El cuadro de límites representan los percentiles 25 y 75, y el bar dentro de la caja representa el valor de la mediana. Los valores mínimos y máximos están representados por los extremos de los bigotes. ***, Valor de p & lt; 0,001; **, P-valor 0,001-0,01; *, P-valor de 0,01-0,05; ns, valor de p & gt; 0,05. Abreviaturas: Ovča, cáncer de ovario; No OvCa, el cáncer de ovario no; CA, antígeno de cáncer; IL, interleucina.
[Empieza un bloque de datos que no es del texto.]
### config.mk
export PLATFORM = sky130hd
export DESIGN_NAME = alu
export DESIGN_NICKNAME = d
export VERILOG_FILES = /design/src/rtl/alu.sv
export SDC_FILE = /design/constraint.sdc
export NUM_CORES = 1
export LEC_CHECK = 0
export ABC_CLOCK_PERIOD_IN_PS = 10300
export CAP_MARGIN = 20
export CORE_UTILIZATION = 59
export DETAILED_ROUTE_END_ITERATION = 6
export GPL_ROUTABILITY_DRIVEN = 1
export PLACE_DENSITY = 0.9
export REMOVE_ABC_BUFFERS = 1
export SETUP_SLACK_MARGIN = 0.4
export SYNTH_ARGS = -nofsm -noshare
export SYNTH_HDL_FRONTEND = slang
export SYNTH_SLANG_ARGS = --single-unit
export TNS_END_PERCENT = 100
### constraint.sdc
create_clock -name vclk -period 10.3
set_input_delay 2.06 -clock vclk [all_inputs]
set_output_delay 2.06 -clock vclk [all_outputs]
set_load 0.02 [all_outputs]
### src/rtl/alu.sv
// RV32I integer ALU for the execute stage (OP and OP-IMM instructions).
// Decodes funct3/funct7 locally and returns a 32-bit result with a
// ready/done handshake. Non-shift operations and zero-amount shifts finish
// in the cycle that `ready` is pulsed.
//
// Optional build macro: ALU_SERIAL_SHIFT_EN
//   undefined : shifts use a single-cycle barrel shifter; done is always 1.
//   defined   : shifts by N != 0 run one bit per clock and finish N clocks
//               after the ready edge; done=0 from the ready cycle until then.
//
// Ports:
//   clk     rising-edge clock
//   rst     asynchronous reset, active-low
//   in1     operand 1 (rs1)
//   in2     operand 2 (rs2 or sign-extended immediate)
//   is_imm  1 = OP-IMM encoding, 0 = OP encoding
//   funct3  instruction funct3
//   funct7  instruction funct7 (imm[11:5] for OP-IMM shifts)
//   ready   one-cycle start pulse for a new operation
//   out     result
//   done    result on `out` is valid
module alu #(
    parameter int unsigned XLEN = 32
) (
    input  logic            clk,
    input  logic            rst,
    input  logic [XLEN-1:0] in1,
    input  logic [XLEN-1:0] in2,
    input  logic            is_imm,
    input  logic [2:0]      funct3,
    input  logic [6:0]      funct7,
    input  logic            ready,
    output logic [XLEN-1:0] out,
    output logic            done
);

    localparam int unsigned SHAMT_W = 5;

    localparam logic [2:0] F3_ADD  = 3'b000;
    localparam logic [2:0] F3_SLL  = 3'b001;
    localparam logic [2:0] F3_SLT  = 3'b010;
    localparam logic [2:0] F3_SLTU = 3'b011;
    localparam logic [2:0] F3_XOR  = 3'b100;
    localparam logic [2:0] F3_SR   = 3'b101;
    localparam logic [2:0] F3_OR   = 3'b110;
    localparam logic [2:0] F3_AND  = 3'b111;

    // Only funct7[5] selects anything (SUB / SRA); the rest is ignored.
    logic unused_funct7;
    assign unused_funct7 = ^{funct7[6], funct7[4:0]};

    logic [SHAMT_W-1:0] shamt_c;
    logic               is_shift_c;
    logic               sub_c;
    logic [XLEN-1:0]    shl_c;
    logic [XLEN-1:0]    shr_c;
    logic [XLEN-1:0]    comb_res_c;

    assign shamt_c    = in2[SHAMT_W-1:0];
    assign is_shift_c = (funct3 == F3_SLL) || (funct3 == F3_SR);
    // ADDI has no SUB form; funct7[5] there is just an immediate bit.
    assign sub_c      = !is_imm && funct7[5];

`ifdef ALU_SERIAL_SHIFT_EN
    // Combinational shift path only serves zero-amount shifts.
    assign shl_c = in1;
    assign shr_c = in1;
`else
    assign shl_c = in1 << shamt_c;
    assign shr_c = funct7[5] ? XLEN'($signed(in1) >>> shamt_c) : (in1 >> shamt_c);
`endif

    // Single-cycle result for every operation.
    always_comb begin
        comb_res_c = '0;
        case (funct3)
            F3_ADD:  comb_res_c = sub_c ? (in1 - in2) : (in1 + in2);
            F3_SLL:  comb_res_c = shl_c;
            F3_SLT:  comb_res_c = XLEN'($signed(in1) < $signed(in2));
            F3_SLTU: comb_res_c = XLEN'(in1 < in2);
            F3_XOR:  comb_res_c = in1 ^ in2;
            F3_SR:   comb_res_c = shr_c;
            F3_OR:   comb_res_c = in1 | in2;
            F3_AND:  comb_res_c = in1 & in2;
            default: comb_res_c = '0;
        endcase
    end

`ifdef ALU_SERIAL_SHIFT_EN
    typedef enum logic {
        IDLE = 1'b0,
        BUSY = 1'b1
    } state_e;

    state_e             state_q;
    logic [XLEN-1:0]    shreg_q;
    logic [SHAMT_W-1:0] cnt_q;
    logic               sel_q;
    logic               left_q;
    logic               arith_q;
    logic               start_c;

    // Gated by rst so done reads 1 throughout reset.
    assign start_c = rst && (state_q == IDLE) && ready && is_shift_c
                     && (shamt_c != '0);

    // Iterative shifter: load on start, one bit per clock until count expires.
    always_ff @(posedge clk or negedge rst) begin
        if (!rst) begin
            state_q <= IDLE;
            shreg_q <= '0;
            cnt_q   <= '0;
            sel_q   <= 1'b0;
            left_q  <= 1'b0;
            arith_q <= 1'b0;
        end else begin
            case (state_q)
                IDLE: begin
                    if (start_c) begin
                        state_q <= BUSY;
                        shreg_q <= in1;
                        cnt_q   <= shamt_c;
                        sel_q   <= 1'b1;
                        left_q  <= (funct3 == F3_SLL);
                        arith_q <= (funct3 == F3_SR) && funct7[5];
                    end else if (ready) begin
                        sel_q <= 1'b0;
                    end
                end
                BUSY: begin
                    // Arithmetic right shift re-injects the original sign bit.
                    shreg_q <= left_q ? {shreg_q[XLEN-2:0], 1'b0}
                                      : {arith_q & shreg_q[XLEN-1], shreg_q[XLEN-1:1]};
                    cnt_q   <= cnt_q - SHAMT_W'(1);
                    if (cnt_q == SHAMT_W'(1)) begin
                        state_q <= IDLE;
                    end
                end
                default: state_q <= IDLE;
            endcase
        end
    end

    assign done = (state_q == IDLE) && !start_c;
    // A new ready in IDLE always shows the combinational path in its own cycle.
    assign out  = (sel_q && !(ready && (state_q == IDLE))) ? shreg_q : comb_res_c;
`else
    logic unused_clk_rst;
    assign unused_clk_rst = clk ^ rst ^ ready ^ is_shift_c;

    assign done = 1'b1;
    assign out  = comb_res_c;
`endif

endmodule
Por simplicidad y la eficacia de costes, el uso de un solo biomarcador se prefieren sobre los múltiples biomarcadores. Sin embargo, es evidente que los biomarcadores individuales pueden no ser capaces de capturar la diversidad inherente de los complejos de enfermedades tales como el cáncer de ovario. Una prueba informativo busca combinar múltiples biomarcadores de una manera que cada marcador añade un tipo diferente de discriminación ya sea a toda la población de pacientes o las subdivisiones de población realizadas por los otros marcadores. En pocas palabras, los marcadores con mala correlación entre sí tienen una mayor probabilidad de contribuir de forma individual a un panel de marcadores con fuerte correlación entre sí.